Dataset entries

===== src/brl_rop_lane.sv =====
`timescale 1ns/100ps
`default_nettype none
module brl_rop_lane (
  // operands
  input  wire logic [7:0] src,
  input  wire logic [7:0] pat,
  input  wire logic       mix,
  // operation codes
  input  wire logic [7:0] fg_rop,
  input  wire logic [7:0] bg_rop,
  // result
  output logic      [7:0] res
);
  logic [7:0] rop;

  // per bit table lookup, destination is not fetched here and reads as zero
  always_comb
  begin
    rop = mix ? fg_rop : bg_rop;
    for (int i = 0; i < 8; i++)
    begin
      res[i] = rop[{pat[i], src[i], 1'b0}];
    end
  end
endmodule
`default_nettype wire


===== src/brl_top.sv =====
`timescale 1ns/100ps
`default_nettype none
`include "brl_consts.svh"
module brl_top (
  // clock and reset
  input  wire logic              clk,
  input  wire logic              rst_n,
  // register port
  input  wire logic [7:0]        reg_addr,
  input  wire logic [31:0]       reg_wdata,
  input  wire logic              reg_wr,
  input  wire logic              reg_rd,
  output logic      [31:0]       reg_rdata,
  // host aperture
  input  wire logic              host_rd,
  input  wire logic [1:0]        host_addr,
  output var brl_pkg::brl_hrsp_t host_rsp,
  // display memory
  output var brl_pkg::brl_mem_t  mem_req,
  input  wire logic [31:0]       mem_rdata,
  input  wire logic              mem_rvalid
);
  brl_pkg::brl_st_t    s_ff;
  brl_pkg::brl_st_t    nxt_s;
  logic                rs1_ff;
  logic                rs2_ff;
  logic                three;
  logic                line;
  logic [1:0]          rsh;
  logic [63:0]         cat;
  logic [1:0]          pidx;
  logic [4:0]          mi;
  logic [3:0][7:0]     l_src;
  logic [3:0][7:0]     l_pat;
  logic [3:0][7:0]     l_out;
  logic [3:0]          l_mix;
  logic                serve;
  logic [31:0]         rv;
  logic [31:0]         boff;
  logic [31:0]         baddr;
  logic [15:0]         e2;
  logic                minor;
  logic                xmv;
  logic                ymv;
  logic [11:0]         bpp;
  logic [31:0]         xo;
  logic [31:0]         yo;

  // wrapped byte index, modulo three for three byte pixels
  function automatic logic [1:0] brl_wrap(input logic [1:0] b, input logic [2:0] k, input logic thr);
    logic [2:0] t;
    t = {1'b0, b} + k;
    if (thr && t >= 3'h3)
      t = t - 3'h3;
    if (thr && t >= 3'h3)
      t = t - 3'h3;
    return t[1:0];
  endfunction

  // reset release through two flops
  always_ff @(posedge clk or negedge rst_n)
  begin
    if (!rst_n)
    begin
      rs1_ff <= 1'b0;
      rs2_ff <= 1'b0;
    end
    else
    begin
      rs1_ff <= 1'b1;
      rs2_ff <= rs1_ff;
    end
  end

  // lane operand feed for the four byte lanes
  always_comb
  begin
    three = (s_ff.r.depth == `BRL_DEPTH3);
    line  = (s_ff.fsm == brl_pkg::BRL_LINE);
    rsh   = s_ff.r.src[1:0] - s_ff.r.dst[1:0];
    cat   = {mem_rdata, s_ff.prev} >> {rsh, 3'b000};
    pidx  = 2'h0;
    mi    = 5'h0;
    for (int k = 0; k < 4; k++)
    begin
      pidx     = brl_wrap(s_ff.patb, 3'(k), three);
      l_pat[k] = s_ff.r.pat[{pidx, 3'b000} +: 8];
      l_src[k] = line ? l_pat[k] : cat[8 * k +: 8];
      mi       = s_ff.mixi + 5'(k);
      if (line)
        l_mix[k] = 1'b1;
      else if (s_ff.r.dir[`BRL_DIR_XDIR])
        l_mix[k] = s_ff.r.mix[~mi];
      else
        l_mix[k] = s_ff.r.mix[mi];
    end
  end

  // one raster operation per byte lane
  generate
    for (genvar g = 0; g < 4; g++)
    begin : g_lane
      brl_rop_lane u_lane (
        .src    (l_src[g]),
        .pat    (l_pat[g]),
        .mix    (l_mix[g]),
        .fg_rop (s_ff.r.fg),
        .bg_rop (s_ff.r.bg),
        .res    (l_out[g])
      );
    end
  endgenerate

  // next state of the whole block
  always_comb
  begin
    nxt_s          = s_ff;
    nxt_s.mem.rd   = 1'b0;
    nxt_s.mem.wr   = 1'b0;
    nxt_s.hrsp.ready = 1'b0;
    nxt_s.rdata    = 32'h0;
    serve = 1'b0;
    rv    = 32'h0;
    boff  = 32'h0;
    baddr = 32'h0;
    e2    = 16'h0;
    minor = 1'b0;
    xmv   = 1'b0;
    ymv   = 1'b0;
    bpp   = 12'({10'h0, s_ff.r.depth}) + 12'h1;
    xo    = 32'h0;
    yo    = 32'h0;

    // register read, data valid in the following cycle only
    if (reg_rd)
    begin
      unique case (reg_addr)
        `BRL_A_CTRL:
        begin
          rv[`BRL_CTRL_ROUTE] = s_ff.r.route;
          rv[`BRL_CTRL_SYNC]  = s_ff.r.sync;
          rv[`BRL_CTRL_ZWS]   = s_ff.r.zws;
        end
        `BRL_A_DEPTH: rv = {30'h0, s_ff.r.depth};
        `BRL_A_DIR:   rv = {24'h0, s_ff.r.dir};
        `BRL_A_XCNT:  rv = {20'h0, s_ff.r.xcnt};
        `BRL_A_YCNT:  rv = {20'h0, s_ff.r.ycnt};
        `BRL_A_DMAJ:  rv = {20'h0, s_ff.r.dmaj};
        `BRL_A_DMIN:  rv = {20'h0, s_ff.r.dmin};
        `BRL_A_ERR:   rv = {16'h0, s_ff.r.err};
        `BRL_A_SRC:   rv = s_ff.r.src;
        `BRL_A_DST:   rv = s_ff.r.dst;
        `BRL_A_STAT:
        begin
          rv[`BRL_STAT_RFLT] = s_ff.rflt;
          rv[`BRL_STAT_DVAL] = s_ff.dval;
          rv[`BRL_STAT_ACT]  = s_ff.active;
        end
        `BRL_A_PAT:   rv = s_ff.r.pat;
        `BRL_A_MIX:   rv = s_ff.r.mix;
        `BRL_A_ROP:   rv = {16'h0, s_ff.r.bg, s_ff.r.fg};
        `BRL_A_PITCH: rv = {16'h0, s_ff.r.pitch};
        default:      rv = 32'h0;
      endcase
      nxt_s.rdata = rv;
    end

    // register write
    if (reg_wr)
    begin
      unique case (reg_addr)
        `BRL_A_CTRL:
        begin
          nxt_s.r.route = reg_wdata[`BRL_CTRL_ROUTE];
          nxt_s.r.sync  = reg_wdata[`BRL_CTRL_SYNC];
          nxt_s.r.zws   = reg_wdata[`BRL_CTRL_ZWS];
        end
        `BRL_A_DEPTH: nxt_s.r.depth = reg_wdata[1:0];
        `BRL_A_DIR:   nxt_s.r.dir   = reg_wdata[7:0];
        `BRL_A_XCNT:  nxt_s.r.xcnt  = reg_wdata[11:0];
        `BRL_A_YCNT:  nxt_s.r.ycnt  = reg_wdata[11:0];
        `BRL_A_DMAJ:  nxt_s.r.dmaj  = reg_wdata[11:0];
        `BRL_A_DMIN:  nxt_s.r.dmin  = reg_wdata[11:0];
        `BRL_A_ERR:   nxt_s.r.err   = reg_wdata[15:0];
        `BRL_A_SRC:   nxt_s.r.src   = reg_wdata;
        `BRL_A_DST:   nxt_s.r.dst   = reg_wdata;
        `BRL_A_STAT:
        begin
          if (reg_wdata[`BRL_STAT_RFLT])
            nxt_s.rflt = 1'b0;
        end
        `BRL_A_PAT:   nxt_s.r.pat   = reg_wdata;
        `BRL_A_MIX:   nxt_s.r.mix   = reg_wdata;
        `BRL_A_ROP:
        begin
          nxt_s.r.fg = reg_wdata[7:0];
          nxt_s.r.bg = reg_wdata[15:8];
        end
        `BRL_A_PITCH: nxt_s.r.pitch = reg_wdata[15:0];
        default:      nxt_s.rdata   = nxt_s.rdata;
      endcase
    end

    // aperture read service, one read outstanding; zero wait serves a new read in its own cycle, skipping the sync wait and the read fault
    if (s_ff.hpend || host_rd)
    begin
      if (s_ff.r.zws)
        serve = 1'b1;
      else if (s_ff.r.sync)
        serve = s_ff.dval;
      else
      begin
        serve = 1'b1;
        if (!s_ff.active)
          nxt_s.rflt = 1'b1;
      end
    end
    if (host_rd)
      nxt_s.hlane = host_addr;
    if (serve)
    begin
      nxt_s.hrsp.ready = 1'b1;
      nxt_s.hrsp.rdata = s_ff.dword >> {nxt_s.hlane, 3'b000};
      nxt_s.dval  = 1'b0;
      nxt_s.hpend = 1'b0;
    end
    else if (host_rd)
      nxt_s.hpend = 1'b1;

    // operation sequencer
    unique case (s_ff.fsm)
      brl_pkg::BRL_IDLE:
      begin
        if (reg_wr && reg_addr == `BRL_A_DST)
        begin
          nxt_s.active = 1'b1;
          nxt_s.patb   = 2'h0; // map byte zero sits at the starting corner
          nxt_s.mixi   = 5'h0;
          if (s_ff.r.dir[`BRL_DIR_LINE])
          begin
            nxt_s.fsm  = brl_pkg::BRL_LINE;
            nxt_s.lx   = s_ff.r.xcnt;
            nxt_s.ly   = s_ff.r.ycnt;
            nxt_s.e    = s_ff.r.dir[`BRL_DIR_LOAD_ERROR_TERM_SELECT] ? s_ff.r.err : {4'h0, s_ff.r.dmaj};
            nxt_s.addr = reg_wdata;
            nxt_s.bidx = 2'h0;
          end
          else
          begin
            nxt_s.fsm      = brl_pkg::BRL_PRE;
            nxt_s.cnt      = s_ff.r.xcnt;
            nxt_s.addr     = {s_ff.r.src[31:2], 2'b00};
            nxt_s.daddr    = {reg_wdata[31:2], 2'b00};
            nxt_s.mem.rd   = 1'b1;
            nxt_s.mem.addr = {s_ff.r.src[31:2], 2'b00};
          end
        end
      end
      brl_pkg::BRL_PRE:
      begin
        // first source word primes the rotator
        if (mem_rvalid)
        begin
          nxt_s.prev     = mem_rdata;
          nxt_s.addr     = s_ff.addr + `BRL_WORD_STEP;
          nxt_s.mem.rd   = 1'b1;
          nxt_s.mem.addr = s_ff.addr + `BRL_WORD_STEP;
          nxt_s.fsm      = brl_pkg::BRL_WSRC;
        end
      end
      brl_pkg::BRL_WSRC:
      begin
        // rotate, combine and pack one doubleword
        if (mem_rvalid)
        begin
          nxt_s.dword = l_out;
          nxt_s.dval  = 1'b1;
          nxt_s.prev  = mem_rdata;
          nxt_s.mixi  = s_ff.mixi + 5'h4;
          nxt_s.patb  = brl_wrap(s_ff.patb, 3'h4, three);
          nxt_s.fsm   = brl_pkg::BRL_OUT;
        end
      end
      brl_pkg::BRL_OUT:
      begin
        if (!s_ff.r.route && s_ff.dval)
        begin
          nxt_s.mem.wr    = 1'b1;
          nxt_s.mem.addr  = s_ff.daddr;
          nxt_s.mem.wdata = s_ff.dword;
          nxt_s.mem.be    = `BRL_BE_ALL;
          nxt_s.daddr     = s_ff.daddr + `BRL_WORD_STEP;
          nxt_s.dval      = 1'b0;
        end
        else if (!s_ff.dval)
        begin
          if (s_ff.cnt == 12'h0)
          begin
            nxt_s.fsm    = brl_pkg::BRL_IDLE;
            nxt_s.active = 1'b0;
          end
          else
          begin
            nxt_s.cnt      = s_ff.cnt - 12'h1;
            nxt_s.addr     = s_ff.addr + `BRL_WORD_STEP;
            nxt_s.mem.rd   = 1'b1;
            nxt_s.mem.addr = s_ff.addr + `BRL_WORD_STEP;
            nxt_s.fsm      = brl_pkg::BRL_WSRC;
          end
        end
      end
      brl_pkg::BRL_LINE:
      begin
        // one byte of the current pixel per cycle
        boff  = {30'h0, s_ff.bidx};
        baddr = s_ff.r.dir[`BRL_DIR_XDIR] ? s_ff.addr - boff : s_ff.addr + boff;
        nxt_s.mem.wr    = 1'b1;
        nxt_s.mem.addr  = baddr;
        nxt_s.mem.be    = `BRL_BE_ONE << baddr[1:0];
        nxt_s.mem.wdata = {4{l_out[0]}};
        nxt_s.patb      = brl_wrap(s_ff.patb, 3'h1, three);
        if (s_ff.bidx != s_ff.r.depth)
          nxt_s.bidx = s_ff.bidx + 2'h1;
        else
        begin
          nxt_s.bidx = 2'h0;
          e2 = s_ff.e + {3'h0, s_ff.r.dmin, 1'b0};
          if (s_ff.r.dir[`BRL_DIR_ALG])
            minor = !e2[15] && (e2 != 16'h0);
          else
            minor = !e2[15];
          if (minor)
            e2 = e2 - {3'h0, s_ff.r.dmaj, 1'b0};
          nxt_s.e = e2;
          xmv = !s_ff.r.dir[`BRL_DIR_AXIS] || minor;
          ymv = s_ff.r.dir[`BRL_DIR_AXIS] || minor;
          if ((xmv && s_ff.lx < bpp) || (ymv && s_ff.ly == 12'h0))
          begin
            nxt_s.fsm    = brl_pkg::BRL_IDLE;
            nxt_s.active = 1'b0;
          end
          else
          begin
            if (xmv)
            begin
              nxt_s.lx = s_ff.lx - bpp;
              xo = s_ff.r.dir[`BRL_DIR_XDIR] ? -{20'h0, bpp} : {20'h0, bpp};
            end
            if (ymv)
            begin
              nxt_s.ly = s_ff.ly - 12'h1;
              yo = s_ff.r.dir[`BRL_DIR_YDIR] ? -{16'h0, s_ff.r.pitch} : {16'h0, s_ff.r.pitch};
            end
            nxt_s.addr = s_ff.addr + xo + yo;
          end
        end
      end
    endcase
  end

  // state register
  always_ff @(posedge clk or negedge rs2_ff)
  begin
    if (!rs2_ff)
      s_ff <= '0;
    else
      s_ff <= nxt_s;
  end

  // outputs straight from the state register
  assign reg_rdata = s_ff.rdata;
  assign host_rsp  = s_ff.hrsp;
  assign mem_req   = s_ff.mem;
endmodule
`default_nettype wire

[Exercise aim]: Keep to the lines above, from the first one through the line where "function automatic logic" appears, and copy them exactly.

[Output of the exercise]:
===== src/brl_rop_lane.sv =====
`timescale 1ns/100ps
`default_nettype none
module brl_rop_lane (
  // operands
  input  wire logic [7:0] src,
  input  wire logic [7:0] pat,
  input  wire logic       mix,
  // operation codes
  input  wire logic [7:0] fg_rop,
  input  wire logic [7:0] bg_rop,
  // result
  output logic      [7:0] res
);
  logic [7:0] rop;

  // per bit table lookup, destination is not fetched here and reads as zero
  always_comb
  begin
    rop = mix ? fg_rop : bg_rop;
    for (int i = 0; i < 8; i++)
    begin
      res[i] = rop[{pat[i], src[i], 1'b0}];
    end
  end
endmodule
`default_nettype wire


===== src/brl_top.sv =====
`timescale 1ns/100ps
`default_nettype none
`include "brl_consts.svh"
module brl_top (
  // clock and reset
  input  wire logic              clk,
  input  wire logic              rst_n,
  // register port
  input  wire logic [7:0]        reg_addr,
  input  wire logic [31:0]       reg_wdata,
  input  wire logic              reg_wr,
  input  wire logic              reg_rd,
  output logic      [31:0]       reg_rdata,
  // host aperture
  input  wire logic              host_rd,
  input  wire logic [1:0]        host_addr,
  output var brl_pkg::brl_hrsp_t host_rsp,
  // display memory
  output var brl_pkg::brl_mem_t  mem_req,
  input  wire logic [31:0]       mem_rdata,
  input  wire logic              mem_rvalid
);
  brl_pkg::brl_st_t    s_ff;
  brl_pkg::brl_st_t    nxt_s;
  logic                rs1_ff;
  logic                rs2_ff;
  logic                three;
  logic                line;
  logic [1:0]          rsh;
  logic [63:0]         cat;
  logic [1:0]          pidx;
  logic [4:0]          mi;
  logic [3:0][7:0]     l_src;
  logic [3:0][7:0]     l_pat;
  logic [3:0][7:0]     l_out;
  logic [3:0]          l_mix;
  logic                serve;
  logic [31:0]         rv;
  logic [31:0]         boff;
  logic [31:0]         baddr;
  logic [15:0]         e2;
  logic                minor;
  logic                xmv;
  logic                ymv;
  logic [11:0]         bpp;
  logic [31:0]         xo;
  logic [31:0]         yo;

  // wrapped byte index, modulo three for three byte pixels
  function automatic logic [1:0] brl_wrap(input logic [1:0] b, input logic [2:0] k, input logic thr);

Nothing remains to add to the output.